= Sensorimotor network =

Network of the brain used for somatosensory-informed coordination of movement

The sensorimotor network (SMN), also known as the somatomotor network, is a large-scale brain network that integrates external sensory input with internal motor output to plan and coordinate voluntary movement . At its core, the SMN includes cortical regions such as: the primary motor cortex (M1, precentral gyrus), the primary somatosensory cortex (S1, postcentral gyrus), the premotor cortex and the supplementary motor area (SMA). Additionally, the auditory cortex and the visual cortex may be included in the SMN as well. The SMN is activated during motor tasks, such as finger tapping, indicating that the network readies the brain when performing and coordinating motor tasks.

== Connectivity & Interactions with other Brain Regions ==
As one of the brain's main neural networks, the SMN interacts with other cortical and subcortical regions in order to facilitate sensory processing and motor output everyday. More specifically, the SMN is involved in recurrent cortico-subcortical loops that involve the basal ganglia and cerebellum. Cortico-striato-thalamo-cortical (CSTC) circuits connect SMN cortical areas with subcortical regions such as the striatum, globus pallidus, and thalamus, allowing dopaminergic basal ganglia pathways (direct and indirect) to influence the selection and strength of our everyday motor output. At the same time, cortico-cerebello-thalamo-cortical (CCTC) loops connect sensorimotor and premotor cortices to the cerebellar cortex and deep nuclei, which are thought to be involved in facilitating smooth, voluntary, precise, and coordinated fine motor output.

At the cortical level, the SMN interacts with networks involved in attention, executive function, control, and valuation. Functional connectivity studies show associations between the SMN, dorsal attention and frontoparietal control networks during goal-directed actions, as well as interactions with limbic and salience networks when actions are driven by affective or reward cues. As one ages, the SMN activity becomes less segregated from these other networks, and these lines and boundaries separating the SMN from its neighboring association systems begin to blur. As a result, connectivity within these networks decreases, which correlates to reduced motor output and overall performance.

Abnormal patterns of connectivity between the SMN and these subcortical and associative networks are a recurring theme found across movement disorders. For example, imaging studies in patients with Parkinson's disease showed a decrease in functional connectivity within cortical SMN regions and a disruption in communication between SMN, basal ganglia, and cerebellar networks, all crucial for proper motor performance. Some modern treatment methods include dopaminergic medication or deep-brain stimulation to partially normalize some of these network changes and disruptions in motor performance.

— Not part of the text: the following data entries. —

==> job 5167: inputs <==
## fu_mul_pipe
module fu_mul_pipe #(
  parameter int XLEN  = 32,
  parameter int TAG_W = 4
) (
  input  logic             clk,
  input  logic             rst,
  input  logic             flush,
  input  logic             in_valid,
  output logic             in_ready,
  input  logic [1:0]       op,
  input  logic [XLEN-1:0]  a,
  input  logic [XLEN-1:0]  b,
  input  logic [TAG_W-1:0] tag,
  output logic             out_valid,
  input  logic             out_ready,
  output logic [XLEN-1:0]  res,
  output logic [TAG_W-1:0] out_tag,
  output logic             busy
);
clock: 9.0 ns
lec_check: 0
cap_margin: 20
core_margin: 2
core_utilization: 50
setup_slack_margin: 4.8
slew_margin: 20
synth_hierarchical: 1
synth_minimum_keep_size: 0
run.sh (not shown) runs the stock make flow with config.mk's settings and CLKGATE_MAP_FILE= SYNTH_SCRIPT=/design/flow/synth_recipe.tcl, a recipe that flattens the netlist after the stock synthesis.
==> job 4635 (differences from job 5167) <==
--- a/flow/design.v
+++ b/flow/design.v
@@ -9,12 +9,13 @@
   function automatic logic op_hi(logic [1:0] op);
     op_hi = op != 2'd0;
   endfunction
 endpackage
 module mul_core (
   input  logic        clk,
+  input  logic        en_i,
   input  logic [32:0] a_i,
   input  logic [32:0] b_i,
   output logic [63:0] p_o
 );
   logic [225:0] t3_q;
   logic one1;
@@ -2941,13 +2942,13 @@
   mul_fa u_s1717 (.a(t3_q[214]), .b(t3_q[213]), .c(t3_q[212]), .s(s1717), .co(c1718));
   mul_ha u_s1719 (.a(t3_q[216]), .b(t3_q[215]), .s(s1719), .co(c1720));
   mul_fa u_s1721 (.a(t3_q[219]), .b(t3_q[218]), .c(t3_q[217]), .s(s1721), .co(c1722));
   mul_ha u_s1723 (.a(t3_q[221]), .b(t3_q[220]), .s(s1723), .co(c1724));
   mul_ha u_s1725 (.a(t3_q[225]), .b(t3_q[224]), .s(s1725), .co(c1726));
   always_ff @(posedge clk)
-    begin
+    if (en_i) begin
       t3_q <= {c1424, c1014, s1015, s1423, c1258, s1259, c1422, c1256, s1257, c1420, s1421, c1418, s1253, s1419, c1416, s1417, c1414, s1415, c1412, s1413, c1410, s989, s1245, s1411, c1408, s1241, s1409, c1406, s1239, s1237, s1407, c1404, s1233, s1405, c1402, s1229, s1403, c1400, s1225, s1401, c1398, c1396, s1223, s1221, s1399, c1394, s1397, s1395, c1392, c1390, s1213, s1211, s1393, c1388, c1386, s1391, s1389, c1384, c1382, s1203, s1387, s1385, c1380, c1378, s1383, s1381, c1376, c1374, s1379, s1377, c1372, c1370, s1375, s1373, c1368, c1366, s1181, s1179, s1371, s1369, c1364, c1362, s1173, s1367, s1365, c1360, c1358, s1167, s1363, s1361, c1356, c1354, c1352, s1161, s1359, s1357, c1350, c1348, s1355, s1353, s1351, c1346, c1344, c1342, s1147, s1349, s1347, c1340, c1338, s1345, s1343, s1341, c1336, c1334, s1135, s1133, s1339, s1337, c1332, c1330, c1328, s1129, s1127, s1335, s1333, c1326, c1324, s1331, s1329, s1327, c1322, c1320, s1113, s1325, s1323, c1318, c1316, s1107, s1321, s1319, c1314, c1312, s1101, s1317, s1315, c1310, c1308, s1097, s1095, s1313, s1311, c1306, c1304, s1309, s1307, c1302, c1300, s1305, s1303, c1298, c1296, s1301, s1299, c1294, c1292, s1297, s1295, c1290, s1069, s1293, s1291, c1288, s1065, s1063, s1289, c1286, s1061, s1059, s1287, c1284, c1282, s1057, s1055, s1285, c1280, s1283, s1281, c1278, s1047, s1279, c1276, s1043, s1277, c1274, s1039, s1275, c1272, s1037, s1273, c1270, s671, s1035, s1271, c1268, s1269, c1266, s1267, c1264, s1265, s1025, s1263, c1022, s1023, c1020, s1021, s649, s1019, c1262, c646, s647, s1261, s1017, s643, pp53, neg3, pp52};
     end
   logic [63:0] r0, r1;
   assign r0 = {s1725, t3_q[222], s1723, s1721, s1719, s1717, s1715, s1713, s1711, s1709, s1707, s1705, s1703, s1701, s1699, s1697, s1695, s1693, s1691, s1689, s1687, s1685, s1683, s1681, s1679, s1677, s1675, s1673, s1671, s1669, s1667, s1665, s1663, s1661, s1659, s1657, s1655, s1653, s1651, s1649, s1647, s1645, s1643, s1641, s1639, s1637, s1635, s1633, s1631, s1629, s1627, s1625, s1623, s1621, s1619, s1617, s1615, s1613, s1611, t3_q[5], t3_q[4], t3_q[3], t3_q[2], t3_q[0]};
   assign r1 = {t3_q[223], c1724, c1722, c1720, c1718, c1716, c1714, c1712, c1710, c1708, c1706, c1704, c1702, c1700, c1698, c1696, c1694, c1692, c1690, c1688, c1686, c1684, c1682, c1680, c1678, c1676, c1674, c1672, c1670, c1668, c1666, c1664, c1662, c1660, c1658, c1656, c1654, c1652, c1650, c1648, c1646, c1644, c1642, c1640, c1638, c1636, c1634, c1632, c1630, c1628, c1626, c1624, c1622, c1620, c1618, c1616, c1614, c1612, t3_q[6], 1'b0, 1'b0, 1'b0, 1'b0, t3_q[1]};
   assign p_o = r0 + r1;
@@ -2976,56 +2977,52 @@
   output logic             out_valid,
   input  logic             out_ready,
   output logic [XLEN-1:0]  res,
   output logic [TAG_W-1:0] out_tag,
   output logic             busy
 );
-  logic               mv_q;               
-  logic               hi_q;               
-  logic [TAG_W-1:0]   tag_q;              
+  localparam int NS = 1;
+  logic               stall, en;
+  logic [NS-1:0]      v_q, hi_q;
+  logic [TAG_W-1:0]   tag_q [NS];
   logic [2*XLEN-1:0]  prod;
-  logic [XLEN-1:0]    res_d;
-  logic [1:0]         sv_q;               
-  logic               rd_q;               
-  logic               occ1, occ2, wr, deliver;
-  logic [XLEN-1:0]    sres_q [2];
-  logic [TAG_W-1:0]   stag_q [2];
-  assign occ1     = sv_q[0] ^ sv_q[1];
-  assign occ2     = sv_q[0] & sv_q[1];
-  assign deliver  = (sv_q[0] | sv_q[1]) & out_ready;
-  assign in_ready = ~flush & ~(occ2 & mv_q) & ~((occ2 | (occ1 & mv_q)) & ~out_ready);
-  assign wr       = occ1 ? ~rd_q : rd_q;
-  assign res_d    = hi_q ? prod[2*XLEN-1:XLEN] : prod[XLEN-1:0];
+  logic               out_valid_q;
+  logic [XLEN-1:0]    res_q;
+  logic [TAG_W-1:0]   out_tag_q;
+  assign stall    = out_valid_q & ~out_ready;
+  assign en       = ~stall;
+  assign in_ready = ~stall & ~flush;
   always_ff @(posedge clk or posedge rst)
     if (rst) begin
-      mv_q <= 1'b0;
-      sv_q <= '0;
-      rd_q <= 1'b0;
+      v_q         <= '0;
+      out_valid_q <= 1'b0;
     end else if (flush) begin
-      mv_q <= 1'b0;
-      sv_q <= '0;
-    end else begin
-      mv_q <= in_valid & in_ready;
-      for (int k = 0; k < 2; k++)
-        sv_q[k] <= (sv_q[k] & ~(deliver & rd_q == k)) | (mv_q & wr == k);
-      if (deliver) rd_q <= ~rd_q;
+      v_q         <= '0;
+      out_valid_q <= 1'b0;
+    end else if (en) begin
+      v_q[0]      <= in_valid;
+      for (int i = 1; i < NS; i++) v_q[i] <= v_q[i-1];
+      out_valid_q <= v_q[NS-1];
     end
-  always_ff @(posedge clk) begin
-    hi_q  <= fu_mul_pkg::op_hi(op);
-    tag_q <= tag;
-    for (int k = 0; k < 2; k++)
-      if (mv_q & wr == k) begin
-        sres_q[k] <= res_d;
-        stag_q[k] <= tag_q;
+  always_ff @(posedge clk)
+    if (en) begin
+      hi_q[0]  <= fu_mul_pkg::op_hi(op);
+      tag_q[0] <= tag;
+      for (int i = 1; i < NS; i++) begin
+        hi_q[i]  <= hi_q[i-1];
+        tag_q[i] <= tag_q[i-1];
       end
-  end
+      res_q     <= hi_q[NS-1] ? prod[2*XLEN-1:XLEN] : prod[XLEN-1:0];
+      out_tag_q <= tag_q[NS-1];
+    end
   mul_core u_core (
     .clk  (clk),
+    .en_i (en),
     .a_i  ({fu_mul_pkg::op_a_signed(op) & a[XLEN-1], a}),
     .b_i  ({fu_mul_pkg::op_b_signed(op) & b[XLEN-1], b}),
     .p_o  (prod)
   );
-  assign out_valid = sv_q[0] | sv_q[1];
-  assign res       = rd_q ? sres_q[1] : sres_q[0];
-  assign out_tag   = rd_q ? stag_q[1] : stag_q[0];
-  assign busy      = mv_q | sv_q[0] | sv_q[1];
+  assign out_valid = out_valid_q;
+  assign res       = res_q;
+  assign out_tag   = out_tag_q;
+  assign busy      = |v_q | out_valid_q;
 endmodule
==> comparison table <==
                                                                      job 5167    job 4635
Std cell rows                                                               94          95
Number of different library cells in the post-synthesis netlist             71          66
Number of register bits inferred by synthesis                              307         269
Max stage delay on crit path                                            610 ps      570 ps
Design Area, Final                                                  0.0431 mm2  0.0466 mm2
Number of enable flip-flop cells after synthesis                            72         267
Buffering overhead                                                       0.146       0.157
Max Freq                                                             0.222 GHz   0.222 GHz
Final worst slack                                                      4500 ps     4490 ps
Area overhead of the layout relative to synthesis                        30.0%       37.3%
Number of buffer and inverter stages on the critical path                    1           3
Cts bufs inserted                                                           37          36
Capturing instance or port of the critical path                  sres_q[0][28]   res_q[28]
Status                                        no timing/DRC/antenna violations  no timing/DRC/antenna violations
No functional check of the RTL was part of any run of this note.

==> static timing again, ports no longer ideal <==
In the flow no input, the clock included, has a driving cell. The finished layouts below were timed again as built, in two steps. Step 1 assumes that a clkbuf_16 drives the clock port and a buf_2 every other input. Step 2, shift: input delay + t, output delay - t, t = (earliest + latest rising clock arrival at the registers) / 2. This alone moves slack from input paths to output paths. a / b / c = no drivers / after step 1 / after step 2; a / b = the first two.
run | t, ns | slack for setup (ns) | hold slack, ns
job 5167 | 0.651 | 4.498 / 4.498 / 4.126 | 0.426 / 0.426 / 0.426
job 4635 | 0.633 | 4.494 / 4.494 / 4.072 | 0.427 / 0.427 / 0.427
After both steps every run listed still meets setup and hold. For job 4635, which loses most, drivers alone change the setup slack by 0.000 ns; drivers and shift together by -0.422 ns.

== Clinical significance ==
Dysfunction in the SMN has been implicated in various neuropsychiatric disorders.
- Bipolar Disorder: The psychomotor disturbances that characterize the depressive and manic phases of bipolar disorder may be related to dysfunction in the sensorimotor network (SMN) and its balance with other large-scale networks such as the default mode network.
- Amyotrophic Lateral Sclerosis: Altered functional connectivity patterns in the SMN may contribute to various symptoms in the neurodegenerative disease .
- Parkinson's Disease: Functional neuroimaging studies in Parkinson's disease reveal that motor symptoms (such as bradykinesia and rigidity) are accompanied by abnormal SMN connectivity. Resting-state and task-based fMRI studies consistently report reduced functional connectivity between cortical SMN regions themselves (i.e. SMA, M1, S1, etc) as well as disrupted interactions between SMN and basal ganglia nuclei. These alterations could be a sign of a dopamine shortage in cortico-striato-thalamo-cortical loops (direct and indirect pathways) responsible for regulating motor output and performance. Some existing treatment methods include pharmacological dopamine replacement as well as deep brain stimulation that can partially restore more normal SMN connectivity patterns.
- Normal Aging: During healthy aging, the SMN shows reduced intra-network segregation (i.e. separation between SMA and M1) and increased communication with other large-scale networks. Studies found older adults showed less distinct SMN segmentation and weaker intra-network connectivity compared to young adults. Additionally, individuals with the least segregated SMN networks performed worse on sensorimotor tasks. Lower concentrations of GABA in S1 are associated with both reduced SMN segregation and poorer performance on tasks, suggesting that age-related changes in inhibitory neurotransmission may contribute to declining SMN segmentation and specialization, which then results in reduced behavioral performance.

== Nomenclature ==
In 2019, Uddin et al. proposed that pericentral network (PN) be used as a standard anatomical name for the network.